“Parking the bus” - a phrase now levied at any team who deviate from the Keegan attacking philosophy of 'scoring one more'. Though managers on the losing end have often criticised defensive displays, it was Jose Mourinho who cemented the association with the big red vehicles you find in London. His most recent use was after the match against West Ham, a clear underdog who managed to come away from Stamford Bridge with a hard-fought point. Had Sam Allardyce, West Ham's veteran manager, gone 4-2-4 like an eager schoolkid on Football Manager hoping for goals galore – Mourinho would no doubt be grinning at the 10-1 victory.
Had Mourinho not used said 'anti-football' tactics himself, his point may be more valid. Recent 'shut-up-shop' performances at Old Trafford and the Etihad come to mind, but the most recent was the smash-and-grab at Anfield that derailed Liverpool's sought-after title challenge. Liverpool were criticised for tactical naivety, as Jose's Chelsea countered twice successfully to blunt the fangs of the Kop's much lauded attack.

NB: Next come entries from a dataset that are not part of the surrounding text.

<file path="src/shared/mfp_defs.svh">
// constants for the multifunction pin function selector
`ifndef MFP_DEFS_SVH
`define MFP_DEFS_SVH

`define MFP_DIR_BIT        7
`define MFP_SYSDIV         32
`define MFP_SYSDIV_HALF    16
`define MFP_CODE_RESET     8'h00
// output codes
`define MFP_O_LOW          8'h80
`define MFP_O_HIGH         8'h81
`define MFP_O_SYSDIV       8'h82
`define MFP_O_WDOG         8'h83
`define MFP_O_MEM_FIRST    8'h84
`define MFP_O_MEM_LAST     8'h86
`define MFP_O_PLL_FIRST    8'h87
`define MFP_O_PLL_LAST     8'h8b
`define MFP_O_ALL_LOCK     8'h8c
`define MFP_O_DA_LOCK      8'h8d
`define MFP_O_LOOP_FIRST   8'h90
`define MFP_O_LOOP_LAST    8'h96
`define MFP_O_CLAMP        8'h97
`define MFP_O_HIST_AVAIL   8'h98
`define MFP_O_HIST_UPD     8'h99
`define MFP_O_FAULT_FIRST  8'ha0
`define MFP_O_FAULT_LAST   8'ha3
`define MFP_O_VALID_FIRST  8'hb0
`define MFP_O_VALID_LAST   8'hb3
`define MFP_O_ACT_FIRST    8'hc0
`define MFP_O_ACT_LAST     8'hc3
`define MFP_O_SYNC_PULSE   8'hd0
`define MFP_O_SOFT_CFG     8'hd1
// input codes
`define MFP_I_UPDATE       8'h01
`define MFP_I_PWRDN        8'h02
`define MFP_I_CLR_FIRST    8'h03
`define MFP_I_CLR_LAST     8'h05
`define MFP_I_HOLDOVER     8'h10
`define MFP_I_FREERUN      8'h11
`define MFP_I_PH_RESET     8'h12
`define MFP_I_PH_INC       8'h13
`define MFP_I_PH_DEC       8'h14
`define MFP_I_OVR_FIRST    8'h20
`define MFP_I_OVR_LAST     8'h23
`define MFP_I_VTO_FIRST    8'h30
`define MFP_I_VTO_LAST     8'h33
`define MFP_I_OE_FIRST     8'h40
`define MFP_I_OE_LAST      8'h45
`define MFP_I_OE_ALL       8'h46
`define MFP_I_SOFT_SYNC    8'h47

`endif

</file>
<file path="src/shared/mfp_pkg.sv">
// types for the multifunction pin function selector
package mfp_pkg;

  // internal status flags the pins can mirror
  typedef struct packed {
    logic       wdog_out;
    logic [2:0] mem_stat;      // upload, download, fault
    logic [4:0] pll_stat;      // sys lock, sys stable, out lock, calibrating, ref present
    logic       loop_phase_lock;
    logic       analog_output_pll_lock;
    logic [6:0] loop_stat;     // free run .. slew limited
    logic       freq_clamped;
    logic       hist_avail;
    logic       hist_updated;
    logic [3:0] ref_fault;     // a..d
    logic [3:0] ref_valid;     // a..d
    logic [1:0] active_ref;
    logic       sync_pulse;
    logic       soft_cfg_busy;
  } mfp_status_s;

  // control actions a pin in input mode can assert
  typedef struct packed {
    logic       io_update;
    logic       power_down;
    logic [2:0] clear;         // watchdog, irqs, history
    logic       user_holdover;
    logic       user_freerun;
    logic [2:0] phase_step;    // bit0 inc, bit1 dec, bit2 reset
    logic [3:0] monitor_override;
    logic [3:0] force_timeout;
    logic [5:0] out_enable;
    logic       soft_sync;
  } mfp_ctrl_s;

endpackage

</file>
<file path="src/logic/mfp_select.sv">
// multifunction pin function selector: per-pin output mux and input decode
`timescale 1ns/1ps
`default_nettype none
`include "mfp_defs.svh"
// ----------------------------------------------------------------
// Notes on behaviour
// ----------------------------------------------------------------
// Notes on behaviour
// - direction bit one makes the pin an output using output codes.
// - direction bit zero makes the pin an input using input codes.
// - 0x80 low, 0x81 high, 0x82 system clock over 32, 0x83 watchdog.
// - 0x84 to 0x86 show upload, download and memory fault flags.
// - 0x87 to 0x8b show the five system and output pll flags.
// - 0x8c all three locks anded; 0x8d loop and analog lock anded.
// - 0x90 to 0x96 show the seven tracking loop state flags.
// - 0x97 clamped, 0x98 history available, 0x99 history updated.
// - 0xa0 to 0xa3 show fault of reference a to d.
// - 0xb0 to 0xb3 show valid of reference a to d.
// - 0xd0 sync pulse, 0xd1 soft pin configuration busy.
// - input 0x01 is update strobe, 0x02 is full power-down.
// - inputs 0x03 to 0x05 clear watchdog, interrupts, history.
// - input 0x10 forces holdover, 0x11 forces free run.
// - inputs 0x12 to 0x14 reset, increment, decrement phase offset.
// - inputs 0x20 to 0x23 override monitor of reference a to d.
// - inputs 0x30 to 0x33 force validation timeout of reference a to d.
// - inputs 0x40 to 0x45 enable clock output 0 to 5.
// - input 0x46 enables all six clock outputs together.
// - input 0x47 triggers soft sync of distribution outputs.
// ----------------------------------------------------------------

module mfp_select
#(
  parameter int NPINS = 4
)
(
  // clock and reset
  input  wire logic                  mclk,
  input  wire logic                  rst_n,
  input  wire logic                  clk_en,
  // per-pin function codes
  input  wire logic [NPINS-1:0][7:0] func_code,
  // internal status
  input  wire mfp_pkg::mfp_status_s  status,
  // pins
  input  wire logic [NPINS-1:0]      pin_in,
  output logic      [NPINS-1:0]      pin_out,
  output logic      [NPINS-1:0]      pin_oe,
  // control actions from input pins, ored over all pins
  output mfp_pkg::mfp_ctrl_s         pin_ctrl
);
  import mfp_pkg::*;

  // ----------------------------------------------------------------
  // system clock divider
  // ----------------------------------------------------------------
  logic [4:0] div_cnt;
  logic       sysdiv;

  // divide by 32: toggle every 16 cycles of mclk
  always_ff @(posedge mclk or negedge rst_n)
  begin
    if (!rst_n)
    begin
      div_cnt <= 5'h00;
      sysdiv  <= 1'b0;
    end
    else if (clk_en)
    begin
      if (div_cnt == 5'(`MFP_SYSDIV_HALF - 1))
      begin
        div_cnt <= 5'h00;
        sysdiv  <= ~sysdiv;
      end
      else
        div_cnt <= div_cnt + 5'h01;
    end
  end

  // ----------------------------------------------------------------
  // decode helpers
  // ----------------------------------------------------------------
  function automatic logic in_range(input logic [7:0] c, input logic [7:0] lo,
                                    input logic [7:0] hi);
    in_range = (c >= lo) && (c <= hi);
  endfunction

  // output function of one code
  function automatic logic out_value(input logic [7:0] c, input mfp_status_s s,
                                     input logic sd);
    logic [7:0] o;
    o = 8'h00;
    out_value = 1'b0;
    if (c == `MFP_O_LOW)
      out_value = 1'b0;
    else if (c == `MFP_O_HIGH)
      out_value = 1'b1;
    else if (c == `MFP_O_SYSDIV)
      out_value = sd;
    else if (c == `MFP_O_WDOG)
      out_value = s.wdog_out;
    else if (in_range(c, `MFP_O_MEM_FIRST, `MFP_O_MEM_LAST))
    begin
      o = c - `MFP_O_MEM_FIRST;
      out_value = s.mem_stat[o[1:0]];
    end
    else if (in_range(c, `MFP_O_PLL_FIRST, `MFP_O_PLL_LAST))
    begin
      o = c - `MFP_O_PLL_FIRST;
      out_value = s.pll_stat[o[2:0]];
    end
    else if (c == `MFP_O_ALL_LOCK)
      out_value = s.loop_phase_lock & s.analog_output_pll_lock & s.pll_stat[0];
    else if (c == `MFP_O_DA_LOCK)
      out_value = s.loop_phase_lock & s.analog_output_pll_lock;
    else if (in_range(c, `MFP_O_LOOP_FIRST, `MFP_O_LOOP_LAST))
    begin
      o = c - `MFP_O_LOOP_FIRST;
      out_value = s.loop_stat[o[2:0]];
    end
    else if (c == `MFP_O_CLAMP)
      out_value = s.freq_clamped;
    else if (c == `MFP_O_HIST_AVAIL)
      out_value = s.hist_avail;
    else if (c == `MFP_O_HIST_UPD)
      out_value = s.hist_updated;
    else if (in_range(c, `MFP_O_FAULT_FIRST, `MFP_O_FAULT_LAST))
      out_value = s.ref_fault[c[1:0]];
    else if (in_range(c, `MFP_O_VALID_FIRST, `MFP_O_VALID_LAST))
      out_value = s.ref_valid[c[1:0]];
    else if (in_range(c, `MFP_O_ACT_FIRST, `MFP_O_ACT_LAST))
      out_value = (s.active_ref == c[1:0]);
    else if (c == `MFP_O_SYNC_PULSE)
      out_value = s.sync_pulse;
    else if (c == `MFP_O_SOFT_CFG)
      out_value = s.soft_cfg_busy;
  endfunction

  // input action of one pin; reserved codes contribute nothing
  function automatic mfp_ctrl_s in_action(input logic [7:0] c, input logic lvl);
    mfp_ctrl_s a;
    a = '0;
    if (lvl)
    begin
      if (c == `MFP_I_UPDATE)
        a.io_update = 1'b1;
      else if (c == `MFP_I_PWRDN)
        a.power_down = 1'b1;
      else if (in_range(c, `MFP_I_CLR_FIRST, `MFP_I_CLR_LAST))
        a.clear[2'(c - `MFP_I_CLR_FIRST)] = 1'b1;
      else if (c == `MFP_I_HOLDOVER)
        a.user_holdover = 1'b1;
      else if (c == `MFP_I_FREERUN)
        a.user_freerun = 1'b1;
      else if (c == `MFP_I_PH_RESET)
        a.phase_step[2] = 1'b1;
      else if (c == `MFP_I_PH_INC)
        a.phase_step[0] = 1'b1;
      else if (c == `MFP_I_PH_DEC)
        a.phase_step[1] = 1'b1;
      else if (in_range(c, `MFP_I_OVR_FIRST, `MFP_I_OVR_LAST))
        a.monitor_override[c[1:0]] = 1'b1;
      else if (in_range(c, `MFP_I_VTO_FIRST, `MFP_I_VTO_LAST))
        a.force_timeout[c[1:0]] = 1'b1;
      else if (in_range(c, `MFP_I_OE_FIRST, `MFP_I_OE_LAST))
        a.out_enable[3'(c - `MFP_I_OE_FIRST)] = 1'b1;
      else if (c == `MFP_I_OE_ALL)
        a.out_enable = 6'h3f;
      else if (c == `MFP_I_SOFT_SYNC)
        a.soft_sync = 1'b1;
    end
    in_action = a;
  endfunction

  // ----------------------------------------------------------------
  // per-pin decode
  // ----------------------------------------------------------------
  logic [NPINS-1:0] next_pin_out;
  logic [NPINS-1:0] next_pin_oe;
  mfp_ctrl_s        next_ctrl;

  always_comb
  begin
    next_pin_out = '0;
    next_pin_oe  = '0;
    next_ctrl    = '0;
    for (int i = 0; i < NPINS; i++)
    begin
      if (func_code[i][`MFP_DIR_BIT])
      begin
        next_pin_oe[i]  = 1'b1;
        next_pin_out[i] = out_value(func_code[i], status, sysdiv);
      end
      else
        // input: pin stays undriven, level drives the control action
        next_ctrl = next_ctrl | in_action(func_code[i], pin_in[i]);
    end
  end

  // ----------------------------------------------------------------
  // registered outputs
  // ----------------------------------------------------------------
  // one register stage keeps pin data glitch free across code changes
  always_ff @(posedge mclk or negedge rst_n)
  begin
    if (!rst_n)
    begin
      pin_out <= '0;
      pin_oe  <= '0;
    end
    else if (clk_en)
    begin
      pin_out <= next_pin_out;
      pin_oe  <= next_pin_oe;
    end
  end

  always_ff @(posedge mclk or negedge rst_n)
  begin
    if (!rst_n)
      pin_ctrl <= '0;
    else if (clk_en)
      pin_ctrl <= next_ctrl;
  end

endmodule
`default_nettype wire

</file>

The Italian national team famously adopt a defensive minded approach, something which then trickled down to its domestic leagues. Numerous managers agree with this sentiment of 'building from the back', so why then is a team demonised for favouring a sensible defensive structure as opposed to a conveyerbelt of balls for the striker to tap in?
A parallel can be found within football simulation video games: For example the 'Football Manager' series, where exasperated players often flock to SI Games' busy forum (the makers of said series) and rant wildly about how despite their team boasting favourable statistics – they still lost, often to a lone chance by the opposition. The pure definition of the 'smash-and-grab' or alternatively, the Italian art of absorbing the pressure and waiting patiently for a counter when the opposing team is busy looking where to place it in the net. It appears the only difference between a classy defensive display and 'parking the bus' is the post-match interview. A top manager like Mourinho, who like Alex Ferguson, is happy to wax lyrical to the press after a favourable result, displays the opposite after a defeat where his team were favourites to win, then becoming the archetypical sore loser who finds fault in the victors, the opposition, rather than his and the teams own failings.
“Parking the bus?” - yes it sounds snappy and conjures an amusing image but it's just a line trotted out by media darlings who indulge the ego-massage afforded to them by the press sycophants, who are all too happy to deflect the blame to the plucky underdog who refused to roll over for them.